Non so quanto stiano influenzando i comportamenti e le attese le previsioni sfornate da Nouriel Rubini e che vedono un calo del prodotto interno lordo statunitense nel quarto trimestre del 2008 nell’ordine del 6 per cento, seguito da una flessione appena più modesta nel primo trimestre di quest’anno (-5 per cento), per poi giungere ad un calo molto più moderato nell’ultimo trimestre del 2009 (-1 per cento), il che comporterebbe una flessione del 3,5 per cento per l’intero 2009, pur in presenza del piano di sostegno promesso da Barack Obama e sempre che la frenata delle economie degli altri paesi del G7 non risulti più accentuata di quanto è oggi possibile prevedere e, soprattutto, che non si estende in modo marcato agli altri paesi membri del G20.

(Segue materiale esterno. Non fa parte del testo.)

--- src/rtl/fetch_pkg.sv ---
// rtl/fetch_pkg.sv - shared constants and helpers for the prefetching fetch stage
package fetch_pkg;

    localparam int DEF_AW       = 8;
    localparam int DEF_DW       = 8;
    localparam int DEF_DEPTH    = 4;
    localparam int DEF_RESET_PC = 0;

    localparam logic [1:0] TAKE_NONE = 2'd0;
    localparam logic [1:0] TAKE_ONE  = 2'd1;
    localparam logic [1:0] TAKE_TWO  = 2'd2;

    function automatic logic [1:0] clamp_take(input logic [1:0] take, input logic [1:0] avail);
        return (take > avail) ? avail : take;
    endfunction

endpackage

--- src/rtl/fetch_queue_unit_if.sv ---
// rtl/fetch_queue_unit_if.sv - instruction memory request/response bundle
interface fetch_queue_unit_if
    import fetch_pkg::*;
#(
    parameter int AW = DEF_AW,
    parameter int DW = DEF_DW
);
    logic          req_valid;
    logic          req_ready;
    logic [AW-1:0] req_addr;
    logic          rsp_valid;
    logic [DW-1:0] rsp_data;

    modport master (
        output req_valid, req_addr,
        input  req_ready, rsp_valid, rsp_data
    );

    modport slave (
        input  req_valid, req_addr,
        output req_ready, rsp_valid, rsp_data
    );
endinterface

--- src/rtl/fetch_byte_fifo.sv ---
// rtl/fetch_byte_fifo.sv - circular byte buffer, single push, 0/1/2 pop, flush
module fetch_byte_fifo
    import fetch_pkg::*;
#(
    parameter int DW    = DEF_DW,
    parameter int DEPTH = DEF_DEPTH,
    localparam int PW   = $clog2(DEPTH),
    localparam int OW   = PW + 1
) (
    input  logic          clk,
    input  logic          rst_n,
    input  logic          flush,
    input  logic          push,
    input  logic [DW-1:0] push_data,
    input  logic [1:0]    pop,
    output logic [OW-1:0] occ,
    output logic [DW-1:0] head0,
    output logic [DW-1:0] head1
);
    logic [DW-1:0] mem [DEPTH];
    logic [PW-1:0] rd_ptr;
    logic [PW-1:0] wr_ptr;

    // Pointers wrap naturally because DEPTH is a power of two.
    always_ff @(posedge clk or negedge rst_n) begin
        if (!rst_n) begin
            rd_ptr <= '0;
            wr_ptr <= '0;
            occ    <= '0;
        end else if (flush) begin
            rd_ptr <= '0;
            wr_ptr <= '0;
            occ    <= '0;
        end else begin
            if (push)
                wr_ptr <= wr_ptr + PW'(1);
            rd_ptr <= rd_ptr + PW'(pop);
            occ    <= occ + OW'(push) - OW'(pop);
        end
    end

    always_ff @(posedge clk) begin
        if (push && !flush)
            mem[wr_ptr] <= push_data;
    end

    assign head0 = mem[rd_ptr];
    assign head1 = mem[rd_ptr + PW'(1)];

endmodule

Non avendo una formazione quantitativa e, comunque, non disponendo di una sufficiente base di dati, non sono assolutamente in grado di esprimermi sull’esattezza delle stime di quello che per mesi è stato etichettato il Dr Doom, ma che è oggi uno degli economisti più ascoltati, oltre a essere uno dei pochi ad avere compreso da subito le caratteristiche dirompenti della tempesta perfetta in corso, anche perché sono consapevole dell’estrema difficoltà di valutare le conseguenze dell’effetto domino in corso oramai da molti mesi e quelle, ancora più catastrofiche, derivanti dal galoppante credit crunch.

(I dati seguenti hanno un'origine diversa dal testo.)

## config.mk

```make
export PLATFORM = sky130hd
export DESIGN_NAME = weave_engine_flat
export DESIGN_NICKNAME = d
export VERILOG_FILES = /design/src/rtl/weave_if.sv /design/src/rtl/weave_engine.sv /design/src/flat_wrapper.sv
export SDC_FILE = /design/constraint.sdc
export NUM_CORES = 1
export LEC_CHECK = 0
export CAP_MARGIN = 20
export CORE_MARGIN = 2
export CORE_UTILIZATION = 52
export DETAILED_ROUTE_END_ITERATION = 16
export PLACE_DENSITY = 0.76
export SYNTH_ARGS = -nofsm -noshare
export SYNTH_HDL_FRONTEND = slang
export SYNTH_SLANG_ARGS = --single-unit
```

## constraint.sdc

```tcl
create_clock -name clk -period 5.5 [get_ports clk]
set_input_delay 1.1 -clock clk [delete_from_list [all_inputs] [get_ports clk]]
set_output_delay 1.1 -clock clk [all_outputs]
set_load 0.01 [all_outputs]
```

In una sua recentissima esternazione, il presidente eletto degli Stati Uniti d’America ha reso nota la sua estrema preoccupazione per l’andamento a legislazione invariata dell’economia statunitense, una preoccupazione che sembra rafforzare in lui la determinazione nel procedere speditamente verso l’attuazione del suo piano di stimoli all’economia che dovrebbe concretizzarsi nella rapida attuazione del piano di alleggerimento del carico fiscale per i contribuenti con redditi fino a 250 mila dollari annui e in un mix di misure volte a sostenere le imprese industriali in difficoltà, mentre non è ancora chiara la tempistica degli interventi in infrastrutture.

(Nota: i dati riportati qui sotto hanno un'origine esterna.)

File: config.mk
export PLATFORM = sky130hd
export DESIGN_NAME = decoder_nbit_strobe
export DESIGN_NICKNAME = d
export VERILOG_FILES = /design/src/rtl/decoder_nbit_strobe.sv
export SDC_FILE = /design/constraint.sdc
export NUM_CORES = 1
export LEC_CHECK = 0
export ABC_CLOCK_PERIOD_IN_PS = 1500
export BUFFER_PORTS_ARGS = -buffer_cell sky130_fd_sc_hd__buf_2
export CAP_MARGIN = 20
export CORE_ASPECT_RATIO = 0.5
export CORE_MARGIN = 1
export CORE_UTILIZATION = 24
export CTS_CLUSTER_DIAMETER = 150
export CTS_CLUSTER_SIZE = 14
export DETAILED_ROUTE_END_ITERATION = 10
export PLACE_DENSITY = 0.43
export SETUP_SLACK_MARGIN = 0.02
export SLEW_MARGIN = 20
export SYNTH_ARGS = -nofsm -noshare
export SYNTH_HDL_FRONTEND = slang
export SYNTH_SLANG_ARGS = --single-unit
export TNS_END_PERCENT = 100
File: constraint.sdc
create_clock -name clk -period 1.5 [get_ports clk]
set_input_delay 0.15 -clock clk [delete_from_list [all_inputs] [get_ports clk]]
set_output_delay 0.15 -clock clk [all_outputs]
set_load 0.01 [all_outputs]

Il periodo che intercorre tra l’Election Day e l’insediamento effettivo del nuovo presidente non è mai sembrato così lungo come in questa occasione, per il semplice motivo che non era mai accaduto che un passaggio così delicato di consegne avvenisse nel mezzo della più grave finanziaria mai verificatasi dal 1929, senza tenere poi conto del periodo di rodaggio che sarà necessario affinché i nuovi responsabili dei vari dicasteri di cui si comporrà la nuova amministrazione possano dare concreta attuazione ai progetti che sono stati molto sommariamente illustrati nel corso della lunghissima campagna elettorale e delle emergenze determinatesi nel frattempo.
Se agli altri ministri verranno forse perdonate le incertezze legate al loro nuovo incarico, è certo che l’azione del nuovo responsabile del dicastero del tesoro sarà soggetta a uno scrutinio molto severo da parte dei media, degli investitori e dei risparmiatori che si attendono dall’ex presidente della Federal Reserve di New York azioni incisive volte a ripristinare quel livello minimo di fiducia che è essenziale per porre fine allo sciopero degli investimenti più lungo dalla fine del secondo conflitto mondiale, ma, soprattutto, comportamenti che chiariscano sin da subito che Timothy Geithner non sarà lo strenuo difensore di Wall Street come lo è stato il suo predecessore, l’ex investment banker che risponde al nome di Hank Paulson.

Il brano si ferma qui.